FEA so far suggests that a foil of 0.1mm will sustain a burst pressure of
100 psi (4 times the design pressure) by using Aluminium Lithium Alloy.
But it requires some detail restraining at its perimeter in order to
achieve the require pressure rating. As we only had the first set of
results a few days ago, we would like to conduct further analyses to
ensure that the proposed scheme is valid for all boundary conditions
before we confirm its general acceptance.

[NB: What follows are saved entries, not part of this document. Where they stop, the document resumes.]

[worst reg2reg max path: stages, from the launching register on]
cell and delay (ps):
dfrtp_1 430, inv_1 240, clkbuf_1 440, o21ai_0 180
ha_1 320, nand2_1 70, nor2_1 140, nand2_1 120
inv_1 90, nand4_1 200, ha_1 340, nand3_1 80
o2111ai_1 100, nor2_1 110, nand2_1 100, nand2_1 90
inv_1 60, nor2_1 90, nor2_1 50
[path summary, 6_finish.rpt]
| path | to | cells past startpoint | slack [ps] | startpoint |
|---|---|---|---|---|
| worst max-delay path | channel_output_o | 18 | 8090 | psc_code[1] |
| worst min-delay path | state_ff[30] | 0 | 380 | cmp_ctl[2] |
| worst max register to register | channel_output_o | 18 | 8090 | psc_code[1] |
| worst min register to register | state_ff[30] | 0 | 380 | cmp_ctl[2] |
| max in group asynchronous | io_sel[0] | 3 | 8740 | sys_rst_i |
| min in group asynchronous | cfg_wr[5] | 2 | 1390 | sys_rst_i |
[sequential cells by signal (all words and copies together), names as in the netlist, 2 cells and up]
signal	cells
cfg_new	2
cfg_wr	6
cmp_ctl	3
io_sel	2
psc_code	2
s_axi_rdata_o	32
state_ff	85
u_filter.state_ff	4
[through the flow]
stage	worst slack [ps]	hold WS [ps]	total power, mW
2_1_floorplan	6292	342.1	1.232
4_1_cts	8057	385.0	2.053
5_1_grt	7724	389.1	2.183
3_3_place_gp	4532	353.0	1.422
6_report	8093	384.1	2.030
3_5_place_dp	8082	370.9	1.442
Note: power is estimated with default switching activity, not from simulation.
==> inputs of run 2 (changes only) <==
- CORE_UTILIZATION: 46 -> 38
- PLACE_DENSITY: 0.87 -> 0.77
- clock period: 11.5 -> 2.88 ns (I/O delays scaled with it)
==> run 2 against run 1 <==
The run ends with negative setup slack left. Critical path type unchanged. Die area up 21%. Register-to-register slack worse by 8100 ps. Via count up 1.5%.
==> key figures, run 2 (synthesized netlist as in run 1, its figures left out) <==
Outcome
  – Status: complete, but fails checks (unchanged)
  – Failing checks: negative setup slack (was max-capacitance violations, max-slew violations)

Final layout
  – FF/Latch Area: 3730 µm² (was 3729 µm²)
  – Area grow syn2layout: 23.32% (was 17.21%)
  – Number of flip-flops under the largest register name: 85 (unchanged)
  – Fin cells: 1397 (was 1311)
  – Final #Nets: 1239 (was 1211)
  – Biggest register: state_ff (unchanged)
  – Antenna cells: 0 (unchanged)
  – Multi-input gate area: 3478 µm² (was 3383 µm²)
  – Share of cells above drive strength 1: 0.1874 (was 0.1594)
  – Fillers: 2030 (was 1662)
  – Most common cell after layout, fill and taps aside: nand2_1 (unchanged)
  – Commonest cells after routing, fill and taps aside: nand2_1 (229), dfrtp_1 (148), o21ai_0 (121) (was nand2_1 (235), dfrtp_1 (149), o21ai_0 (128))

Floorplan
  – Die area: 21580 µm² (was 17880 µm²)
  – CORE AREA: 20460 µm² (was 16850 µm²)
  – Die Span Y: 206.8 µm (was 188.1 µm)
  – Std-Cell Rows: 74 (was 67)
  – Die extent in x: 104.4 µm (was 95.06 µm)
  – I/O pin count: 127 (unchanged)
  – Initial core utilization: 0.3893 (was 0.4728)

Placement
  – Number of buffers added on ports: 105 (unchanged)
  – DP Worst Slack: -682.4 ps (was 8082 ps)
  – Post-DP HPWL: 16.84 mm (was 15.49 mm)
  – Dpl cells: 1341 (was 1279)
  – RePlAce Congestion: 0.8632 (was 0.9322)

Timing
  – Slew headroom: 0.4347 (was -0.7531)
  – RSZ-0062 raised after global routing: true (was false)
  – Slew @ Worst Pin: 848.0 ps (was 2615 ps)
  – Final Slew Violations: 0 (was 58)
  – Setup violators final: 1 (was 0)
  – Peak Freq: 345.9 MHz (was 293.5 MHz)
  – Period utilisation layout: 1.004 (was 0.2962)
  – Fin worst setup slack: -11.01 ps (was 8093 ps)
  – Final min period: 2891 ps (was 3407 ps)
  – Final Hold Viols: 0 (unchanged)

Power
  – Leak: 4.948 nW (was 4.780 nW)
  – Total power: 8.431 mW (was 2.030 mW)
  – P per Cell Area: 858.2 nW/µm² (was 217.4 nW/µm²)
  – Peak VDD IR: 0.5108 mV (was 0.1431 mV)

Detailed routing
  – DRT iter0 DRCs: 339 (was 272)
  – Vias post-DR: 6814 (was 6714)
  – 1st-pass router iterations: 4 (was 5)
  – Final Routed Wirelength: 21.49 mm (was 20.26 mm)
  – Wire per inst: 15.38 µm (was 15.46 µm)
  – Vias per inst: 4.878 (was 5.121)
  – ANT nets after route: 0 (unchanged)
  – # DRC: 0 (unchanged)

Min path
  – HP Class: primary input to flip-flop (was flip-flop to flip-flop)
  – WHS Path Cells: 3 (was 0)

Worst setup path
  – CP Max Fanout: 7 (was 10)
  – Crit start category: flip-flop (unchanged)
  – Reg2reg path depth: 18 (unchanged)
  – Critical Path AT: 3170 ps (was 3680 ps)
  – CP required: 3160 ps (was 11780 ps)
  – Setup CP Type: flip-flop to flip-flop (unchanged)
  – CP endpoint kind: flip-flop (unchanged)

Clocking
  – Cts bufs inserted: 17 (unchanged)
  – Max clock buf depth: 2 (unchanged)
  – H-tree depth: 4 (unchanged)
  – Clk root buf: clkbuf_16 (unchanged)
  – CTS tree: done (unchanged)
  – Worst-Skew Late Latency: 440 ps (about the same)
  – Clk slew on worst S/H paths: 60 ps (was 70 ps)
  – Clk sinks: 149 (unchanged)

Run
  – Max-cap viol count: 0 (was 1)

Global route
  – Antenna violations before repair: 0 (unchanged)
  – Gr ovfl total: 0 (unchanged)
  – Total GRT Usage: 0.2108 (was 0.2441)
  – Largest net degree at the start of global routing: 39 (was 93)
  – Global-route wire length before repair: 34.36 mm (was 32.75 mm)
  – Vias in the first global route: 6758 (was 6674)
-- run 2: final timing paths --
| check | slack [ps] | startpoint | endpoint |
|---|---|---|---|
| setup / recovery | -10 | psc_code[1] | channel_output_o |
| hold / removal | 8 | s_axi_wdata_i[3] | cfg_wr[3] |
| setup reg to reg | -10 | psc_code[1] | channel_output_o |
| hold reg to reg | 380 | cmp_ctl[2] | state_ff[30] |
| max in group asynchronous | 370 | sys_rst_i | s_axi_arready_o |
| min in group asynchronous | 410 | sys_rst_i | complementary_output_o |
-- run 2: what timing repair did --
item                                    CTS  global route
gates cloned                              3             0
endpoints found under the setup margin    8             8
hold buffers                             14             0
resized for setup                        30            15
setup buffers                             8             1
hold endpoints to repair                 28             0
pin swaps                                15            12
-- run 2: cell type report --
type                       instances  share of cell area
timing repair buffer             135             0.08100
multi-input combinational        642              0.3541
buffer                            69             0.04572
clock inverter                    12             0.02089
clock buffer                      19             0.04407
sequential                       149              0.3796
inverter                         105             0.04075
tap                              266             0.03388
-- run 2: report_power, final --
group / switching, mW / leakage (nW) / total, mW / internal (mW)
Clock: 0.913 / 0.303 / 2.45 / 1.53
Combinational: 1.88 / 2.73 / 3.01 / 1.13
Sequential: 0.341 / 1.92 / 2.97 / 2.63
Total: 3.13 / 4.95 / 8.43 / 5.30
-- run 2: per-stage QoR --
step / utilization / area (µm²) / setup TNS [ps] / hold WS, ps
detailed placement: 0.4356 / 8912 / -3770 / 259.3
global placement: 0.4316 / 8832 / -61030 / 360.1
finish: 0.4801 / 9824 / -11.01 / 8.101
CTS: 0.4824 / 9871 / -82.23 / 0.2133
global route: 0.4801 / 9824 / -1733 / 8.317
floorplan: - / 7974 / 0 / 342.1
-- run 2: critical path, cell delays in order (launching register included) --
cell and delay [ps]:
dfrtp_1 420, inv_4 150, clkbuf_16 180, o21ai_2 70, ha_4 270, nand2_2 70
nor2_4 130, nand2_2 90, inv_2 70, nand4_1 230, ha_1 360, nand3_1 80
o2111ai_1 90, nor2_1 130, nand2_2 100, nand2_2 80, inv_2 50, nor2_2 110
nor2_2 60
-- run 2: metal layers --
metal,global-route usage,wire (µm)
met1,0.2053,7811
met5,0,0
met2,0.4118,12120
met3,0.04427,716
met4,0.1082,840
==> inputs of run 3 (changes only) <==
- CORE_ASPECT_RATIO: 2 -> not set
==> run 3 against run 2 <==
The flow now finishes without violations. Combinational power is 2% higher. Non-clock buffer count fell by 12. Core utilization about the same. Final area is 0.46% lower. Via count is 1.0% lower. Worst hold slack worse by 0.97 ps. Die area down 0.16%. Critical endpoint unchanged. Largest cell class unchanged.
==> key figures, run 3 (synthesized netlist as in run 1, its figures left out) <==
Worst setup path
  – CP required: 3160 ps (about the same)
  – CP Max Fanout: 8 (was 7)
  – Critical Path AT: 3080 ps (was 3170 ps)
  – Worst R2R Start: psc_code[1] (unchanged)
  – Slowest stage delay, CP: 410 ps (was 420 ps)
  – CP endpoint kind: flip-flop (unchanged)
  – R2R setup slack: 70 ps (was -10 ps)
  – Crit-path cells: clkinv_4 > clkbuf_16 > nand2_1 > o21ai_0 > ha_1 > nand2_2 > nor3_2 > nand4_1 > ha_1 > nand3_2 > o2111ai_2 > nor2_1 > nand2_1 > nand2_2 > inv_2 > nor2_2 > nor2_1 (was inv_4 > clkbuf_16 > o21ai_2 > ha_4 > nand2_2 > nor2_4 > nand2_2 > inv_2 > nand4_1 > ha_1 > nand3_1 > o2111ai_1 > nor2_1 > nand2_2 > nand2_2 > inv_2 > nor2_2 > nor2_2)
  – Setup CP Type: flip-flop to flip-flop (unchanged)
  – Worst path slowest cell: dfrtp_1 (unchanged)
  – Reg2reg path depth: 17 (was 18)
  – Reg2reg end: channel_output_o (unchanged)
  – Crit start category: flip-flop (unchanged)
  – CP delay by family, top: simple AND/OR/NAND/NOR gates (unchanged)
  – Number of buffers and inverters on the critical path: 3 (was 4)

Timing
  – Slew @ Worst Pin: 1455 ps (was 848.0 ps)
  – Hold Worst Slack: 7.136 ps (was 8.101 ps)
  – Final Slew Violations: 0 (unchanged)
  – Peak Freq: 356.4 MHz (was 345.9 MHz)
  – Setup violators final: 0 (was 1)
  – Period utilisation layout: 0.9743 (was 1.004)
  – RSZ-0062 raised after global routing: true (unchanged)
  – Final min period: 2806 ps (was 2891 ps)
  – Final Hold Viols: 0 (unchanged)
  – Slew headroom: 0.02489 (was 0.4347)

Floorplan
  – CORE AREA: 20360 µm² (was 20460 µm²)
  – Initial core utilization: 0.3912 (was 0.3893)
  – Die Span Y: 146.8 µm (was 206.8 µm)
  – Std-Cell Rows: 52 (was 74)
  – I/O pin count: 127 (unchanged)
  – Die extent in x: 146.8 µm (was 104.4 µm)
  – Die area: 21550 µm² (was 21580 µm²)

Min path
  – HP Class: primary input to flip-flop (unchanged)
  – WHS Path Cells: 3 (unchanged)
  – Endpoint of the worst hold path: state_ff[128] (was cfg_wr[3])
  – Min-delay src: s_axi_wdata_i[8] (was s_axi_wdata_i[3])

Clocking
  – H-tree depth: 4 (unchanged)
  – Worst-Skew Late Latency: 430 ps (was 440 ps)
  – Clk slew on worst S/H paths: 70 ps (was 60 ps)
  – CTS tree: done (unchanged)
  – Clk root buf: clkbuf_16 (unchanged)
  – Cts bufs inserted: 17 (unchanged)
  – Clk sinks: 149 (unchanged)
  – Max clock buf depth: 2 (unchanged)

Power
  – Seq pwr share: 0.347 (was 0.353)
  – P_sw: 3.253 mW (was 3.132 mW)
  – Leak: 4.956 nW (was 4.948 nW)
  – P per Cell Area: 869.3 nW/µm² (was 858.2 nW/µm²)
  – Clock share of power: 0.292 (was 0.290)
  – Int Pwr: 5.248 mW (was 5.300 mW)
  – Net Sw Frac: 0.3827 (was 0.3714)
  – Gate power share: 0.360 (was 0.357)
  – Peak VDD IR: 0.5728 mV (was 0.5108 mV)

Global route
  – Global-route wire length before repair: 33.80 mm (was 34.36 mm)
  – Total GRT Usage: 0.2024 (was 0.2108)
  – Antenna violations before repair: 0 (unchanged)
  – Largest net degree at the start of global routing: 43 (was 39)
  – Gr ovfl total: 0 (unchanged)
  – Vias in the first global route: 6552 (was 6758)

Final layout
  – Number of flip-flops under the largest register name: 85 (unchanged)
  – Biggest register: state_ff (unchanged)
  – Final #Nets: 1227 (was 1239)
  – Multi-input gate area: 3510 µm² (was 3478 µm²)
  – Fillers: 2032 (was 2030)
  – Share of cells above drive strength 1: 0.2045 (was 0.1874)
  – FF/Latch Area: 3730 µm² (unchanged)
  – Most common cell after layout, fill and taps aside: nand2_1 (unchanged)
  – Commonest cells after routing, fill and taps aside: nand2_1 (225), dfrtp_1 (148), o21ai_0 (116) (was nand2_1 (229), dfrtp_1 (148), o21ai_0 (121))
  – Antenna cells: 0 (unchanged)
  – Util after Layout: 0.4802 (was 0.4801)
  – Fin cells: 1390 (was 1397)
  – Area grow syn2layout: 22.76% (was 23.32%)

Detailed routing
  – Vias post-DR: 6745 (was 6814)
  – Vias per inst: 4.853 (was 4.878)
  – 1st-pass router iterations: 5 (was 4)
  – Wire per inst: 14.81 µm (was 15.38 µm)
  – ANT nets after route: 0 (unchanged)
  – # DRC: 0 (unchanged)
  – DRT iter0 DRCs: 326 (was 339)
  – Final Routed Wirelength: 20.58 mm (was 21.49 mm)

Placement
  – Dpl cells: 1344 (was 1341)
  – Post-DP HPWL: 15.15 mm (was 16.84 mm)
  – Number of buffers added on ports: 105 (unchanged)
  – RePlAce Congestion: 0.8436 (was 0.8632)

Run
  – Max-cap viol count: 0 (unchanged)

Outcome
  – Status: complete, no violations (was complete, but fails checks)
**src/hw/lstc_pkg.sv**
```systemverilog
// Package of constants and types for the line start trigger control block
package lstc_pkg;

    // =========================================================
    // Clock and time base
    localparam int unsigned CLK_PERIOD_NS   = 10;
    localparam int unsigned TIME_BASE_NS    = 100;
    localparam int unsigned MIN_LEVEL_NS    = 100;
    // Ticks of the core clock per 100 ns time base unit
    localparam int unsigned TB_CYCLES       = (TIME_BASE_NS + CLK_PERIOD_NS - 1) / CLK_PERIOD_NS;
    // Least level length without debouncer, rounded up
    localparam int unsigned MIN_LEVEL_CYC   = (MIN_LEVEL_NS + CLK_PERIOD_NS - 1) / CLK_PERIOD_NS;

    // =========================================================
    // Widths and ready gap length
    localparam int unsigned RAW_W           = 24;
    localparam int unsigned DEB_W           = 16;
    localparam int unsigned RDY_GAP_CYC     = 2;

    // =========================================================
    // Trigger source selector
    typedef enum logic [2:0] {
        LSTC_SRC_SOFT = 3'h0,
        LSTC_SRC_CC1  = 3'h1,
        LSTC_SRC_CC2  = 3'h2,
        LSTC_SRC_CC3  = 3'h3,
        LSTC_SRC_CC4  = 3'h4
    } lstc_src_t;

    localparam lstc_src_t SRC_RESET         = LSTC_SRC_CC1;

    // Configuration carried as one group
    typedef struct packed {
        logic             trigger_mode_on;
        lstc_src_t        source;
        logic             activation_falling;
        logic             debounce_en;
        logic [DEB_W-1:0] debounce_raw;
        logic [RAW_W-1:0] exposure_raw;
        logic             line_period_en;
        logic [RAW_W-1:0] line_period_raw;
        logic [RAW_W-1:0] min_line_period_raw;
    } lstc_cfg_t;

endpackage

```
**src/hw/lstc_top.sv**
```systemverilog
// Line start trigger control: source selection, exposure timing, free-run
`timescale 1ns/1ps

module lstc_top (
    input  wire logic                       clk_sys_in,
    input  wire logic                       rst_b_in,
    input  wire logic [3:0]                 cc_lines_in,
    input  wire logic                       software_line_trigger_command_in,
    input  wire logic                       trigger_mode_on_in,
    input  wire logic [2:0]                 trigger_source_in,
    input  wire logic                       source_write_in,
    input  wire logic                       activation_falling_in,
    input  wire logic                       debounce_en_in,
    input  wire logic [lstc_pkg::DEB_W-1:0] debounce_raw_in,
    input  wire logic [lstc_pkg::RAW_W-1:0] exposure_raw_in,
    input  wire logic                       line_period_en_in,
    input  wire logic [lstc_pkg::RAW_W-1:0] line_period_raw_in,
    input  wire logic [lstc_pkg::RAW_W-1:0] min_line_period_raw_in,
    output logic [2:0]                      trigger_source_out,
    output logic                            software_line_trigger_command_out,
    output logic                            trigger_wait_out,
    output logic                            exposure_active_out,
    output logic                            line_start_out
);

    typedef enum logic [1:0] {
        LSTC_WAIT,
        LSTC_EXPOSE,
        LSTC_RECOVER
    } lstc_state_t;

    lstc_pkg::lstc_cfg_t              cfg;
    lstc_pkg::lstc_src_t              src_q;
    lstc_pkg::lstc_src_t              src_d;
    lstc_state_t                      state_q;
    lstc_state_t                      state_d;
    logic [3:0]                       tb_q;
    logic [3:0]                       tb_d;
    logic                             tick;
    logic [lstc_pkg::RAW_W-1:0]       exp_cnt_q;
    logic [lstc_pkg::RAW_W-1:0]       exp_cnt_d;
    logic [lstc_pkg::RAW_W-1:0]       per_cnt_q;
    logic [lstc_pkg::RAW_W-1:0]       per_cnt_d;
    logic [lstc_pkg::RAW_W-1:0]       eff_period;
    logic [1:0]                       gap_q;
    logic [1:0]                       gap_d;
    logic                             sw_cmd_q;
    logic                             sw_cmd_d;
    logic                             start_q;
    logic                             start_d;
    logic [lstc_pkg::DEB_W-1:0]       min_cyc;
    logic [3:0]                       rise;
    logic [3:0]                       fall;
    logic                             hw_edge;
    logic                             trig_req;
    logic                             free_req;

    // =========================================================
    // Configuration bundle; source comes from its own register
    always_comb begin
        cfg                     = '0;
        cfg.trigger_mode_on     = trigger_mode_on_in;
        cfg.source              = src_q;
        cfg.activation_falling  = activation_falling_in;
        cfg.debounce_en         = debounce_en_in;
        cfg.debounce_raw        = debounce_raw_in;
        cfg.exposure_raw        = exposure_raw_in;
        cfg.line_period_en      = line_period_en_in;
        cfg.line_period_raw     = line_period_raw_in;
        cfg.min_line_period_raw = min_line_period_raw_in;
    end

    // Source selector register; out-of-range codes are refused
    always_comb begin
        src_d = src_q;
        if (source_write_in && trigger_source_in <= 3'h4) begin
            src_d = lstc_pkg::lstc_src_t'(trigger_source_in);
        end
    end

    // =========================================================
    // Per-line filters; debouncer value never undercuts the 100 ns floor
    assign min_cyc = (cfg.debounce_en && cfg.debounce_raw > 16'(lstc_pkg::MIN_LEVEL_CYC))
                     ? cfg.debounce_raw : 16'(lstc_pkg::MIN_LEVEL_CYC);

    genvar gi;
    generate
        for (gi = 0; gi < 4; gi++) begin : g_cc
            lstc_line_filter u_filt (
                .clk_sys_in    (clk_sys_in),
                .rst_b_in      (rst_b_in),
                .line_in       (cc_lines_in[gi]),
                .min_cycles_in (min_cyc),
                .rise_out      (rise[gi]),
                .fall_out      (fall[gi])
            );
        end
    endgenerate

    // =========================================================
    // Source select and edge polarity
    always_comb begin
        hw_edge = 1'b0;
        if (cfg.source != lstc_pkg::LSTC_SRC_SOFT) begin
            hw_edge = cfg.activation_falling ? fall[2'(cfg.source - 3'h1)]
                                             : rise[2'(cfg.source - 3'h1)];
        end
    end

    // Trigger request; only honoured in WAIT, so nothing queues
    assign trig_req = cfg.trigger_mode_on &&
                      ((cfg.source == lstc_pkg::LSTC_SRC_SOFT) ? sw_cmd_q : hw_edge);

    // Free-run period, capped so the rate never exceeds the maximum
    assign eff_period = (cfg.line_period_raw < cfg.min_line_period_raw)
                        ? cfg.min_line_period_raw : cfg.line_period_raw;
    assign free_req   = !cfg.trigger_mode_on && cfg.line_period_en && tick &&
                        (per_cnt_q + 24'h000001 >= eff_period);

    // =========================================================
    // 100 ns time base divider, one-cycle tick
    always_comb begin
        tick = (tb_q == 4'(lstc_pkg::TB_CYCLES - 1));
        tb_d = tick ? 4'h0 : tb_q + 4'h1;
    end

    // =========================================================
    // Acquisition sequencer and its counters
    always_comb begin
        state_d   = state_q;
        exp_cnt_d = exp_cnt_q;
        gap_d     = gap_q;
        start_d   = 1'b0;
        per_cnt_d = per_cnt_q;
        // Software command is held for one cycle, then cleared in any state
        sw_cmd_d  = sw_cmd_q | software_line_trigger_command_in;
        if (tick) begin
            per_cnt_d = free_req ? '0 : per_cnt_q + 24'h000001;
        end
        case (state_q)
            LSTC_WAIT: begin
                if (trig_req || free_req) begin
                    state_d   = LSTC_EXPOSE;
                    start_d   = 1'b1;
                    exp_cnt_d = cfg.exposure_raw;
                end
            end
            LSTC_EXPOSE: begin
                if (exp_cnt_q == '0) begin
                    state_d = LSTC_RECOVER;
                    gap_d   = 2'(lstc_pkg::RDY_GAP_CYC);
                end else if (tick) begin
                    exp_cnt_d = exp_cnt_q - 24'h000001;
                end
            end
            LSTC_RECOVER: begin
                if (gap_q == 2'h0) begin
                    state_d = LSTC_WAIT;
                end else begin
                    gap_d = gap_q - 2'h1;
                end
            end
            default: state_d = LSTC_WAIT;
        endcase
        // Command executes this cycle in WAIT or is dropped when busy
        if (sw_cmd_q) begin
            sw_cmd_d = software_line_trigger_command_in;
        end
    end

    always_ff @(posedge clk_sys_in or negedge rst_b_in) begin
        if (!rst_b_in) begin
            state_q   <= LSTC_WAIT;
            src_q     <= lstc_pkg::SRC_RESET;
            tb_q      <= 4'h0;
            exp_cnt_q <= '0;
            per_cnt_q <= '0;
            gap_q     <= 2'h0;
            sw_cmd_q  <= 1'b0;
            start_q   <= 1'b0;
        end else begin
            state_q   <= state_d;
            src_q     <= src_d;
            tb_q      <= tb_d;
            exp_cnt_q <= exp_cnt_d;
            per_cnt_q <= per_cnt_d;
            gap_q     <= gap_d;
            sw_cmd_q  <= sw_cmd_d;
            start_q   <= start_d;
        end
    end

    assign trigger_source_out                = src_q;
    assign software_line_trigger_command_out = sw_cmd_q;
    assign trigger_wait_out                  = (state_q == LSTC_WAIT);
    assign exposure_active_out               = (state_q == LSTC_EXPOSE);
    assign line_start_out                    = start_q;

    // =========================================================
    // Checks
    property p_src_reset;
        @(posedge clk_sys_in) $rose(rst_b_in) |-> src_q == lstc_pkg::LSTC_SRC_CC1;
    endproperty
    a_src_reset: assert property (p_src_reset) else $error("source not CC1 after reset");

    property p_wait_leaves;
        @(posedge clk_sys_in) disable iff (!rst_b_in)
        (trigger_wait_out && trig_req) |=> (!trigger_wait_out && line_start_out);
    endproperty
    a_wait_leaves: assert property (p_wait_leaves) else $error("trigger in wait did not start");

    property p_busy_ignore;
        @(posedge clk_sys_in) disable iff (!rst_b_in)
        (!trigger_wait_out) |=> !line_start_out;
    endproperty
    a_busy_ignore: assert property (p_busy_ignore) else $error("line start while busy");

    property p_cmd_clear;
        @(posedge clk_sys_in) disable iff (!rst_b_in)
        (sw_cmd_q && !software_line_trigger_command_in) |=> !sw_cmd_q;
    endproperty
    a_cmd_clear: assert property (p_cmd_clear) else $error("command did not self-clear");

    property p_wait_status;
        @(posedge clk_sys_in) disable iff (!rst_b_in)
        line_start_out |-> exposure_active_out && !trigger_wait_out;
    endproperty
    a_wait_status: assert property (p_wait_status) else $error("wait status wrong at start");

    property p_exp_load;
        @(posedge clk_sys_in) disable iff (!rst_b_in)
        line_start_out |-> exp_cnt_q == $past(cfg.exposure_raw);
    endproperty
    a_exp_load: assert property (p_exp_load) else $error("exposure not loaded");

    property p_exp_step;
        @(posedge clk_sys_in) disable iff (!rst_b_in)
        (exposure_active_out && exp_cnt_q != '0 && tick) |=> exp_cnt_q == $past(exp_cnt_q) - 24'h000001;
    endproperty
    a_exp_step: assert property (p_exp_step) else $error("exposure count step wrong");

    property p_rdy_return;
        @(posedge clk_sys_in) disable iff (!rst_b_in)
        (exposure_active_out && exp_cnt_q == '0) |-> ##4 trigger_wait_out;
    endproperty
    a_rdy_return: assert property (p_rdy_return) else $error("wait not re-entered");

    property p_mode_off;
        @(posedge clk_sys_in) disable iff (!rst_b_in)
        (!cfg.trigger_mode_on && !free_req && trigger_wait_out) |=> !line_start_out;
    endproperty
    a_mode_off: assert property (p_mode_off) else $error("trigger taken in mode off");

endmodule // lstc_top

```
**src/hw/lstc_line_filter.sv**
```systemverilog
// Synchroniser and level filter for one control line input
`timescale 1ns/1ps

module lstc_line_filter (
    input  wire logic                       clk_sys_in,
    input  wire logic                       rst_b_in,
    input  wire logic                       line_in,
    input  wire logic [lstc_pkg::DEB_W-1:0] min_cycles_in,
    output logic                            rise_out,
    output logic                            fall_out
);

    logic                       sync1_q;
    logic                       sync2_q;
    logic                       level_q;
    logic                       level_d;
    logic [lstc_pkg::DEB_W-1:0] cnt_q;
    logic [lstc_pkg::DEB_W-1:0] cnt_d;
    logic [2:0]                 fill_q;
    logic [2:0]                 fill_d;

    // =========================================================
    // Two-stage synchroniser; only the second stage is read
    always_ff @(posedge clk_sys_in or negedge rst_b_in) begin
        if (!rst_b_in) begin
            sync1_q <= 1'b0;
            sync2_q <= 1'b0;
        end else begin
            sync1_q <= line_in;
            sync2_q <= sync1_q;
        end
    end

    // =========================================================
    // A new level is accepted once it has stood for min_cycles
    // Until the synchroniser has filled, the level just follows it, so a line
    // that rests high gives no false edge after reset
    always_comb begin
        fill_d  = {fill_q[1:0], 1'b1};
        level_d = level_q;
        cnt_d   = '0;
        if (!fill_q[2]) begin
            level_d = sync2_q;
        end else if (sync2_q != level_q) begin
            if (cnt_q + 16'h0001 >= min_cycles_in) begin
                level_d = sync2_q;
            end else begin
                cnt_d = cnt_q + 16'h0001;
            end
        end
    end

    always_ff @(posedge clk_sys_in or negedge rst_b_in) begin
        if (!rst_b_in) begin
            level_q <= 1'b0;
            cnt_q   <= '0;
            fill_q  <= 3'h0;
        end else begin
            level_q <= level_d;
            cnt_q   <= cnt_d;
            fill_q  <= fill_d;
        end
    end

    assign rise_out = fill_q[2] && (level_d != level_q) && level_d;
    assign fall_out = fill_q[2] && (level_d != level_q) && !level_d;

endmodule // lstc_line_filter

```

We shall explain our results with further plots and figures at our next
meeting
What next?
The evidence so far suggests that we could continue to thin
the window using higher and higher strength materials. But
there is doubt that the ultra thin window, if the present shape
is to be maintained, may not be possible to produce.
Our next development phase should concentrate more on
making windows that, on one hand, utilises the advantages
offered by the higher strength materials, and on the other
hand, doesn’t involve complicated manufacturing procedures.
Naturally, we want a design the guarantees consistent
accuracy
From an engineering point of view, we should continue to
develop the pre-tension foil window.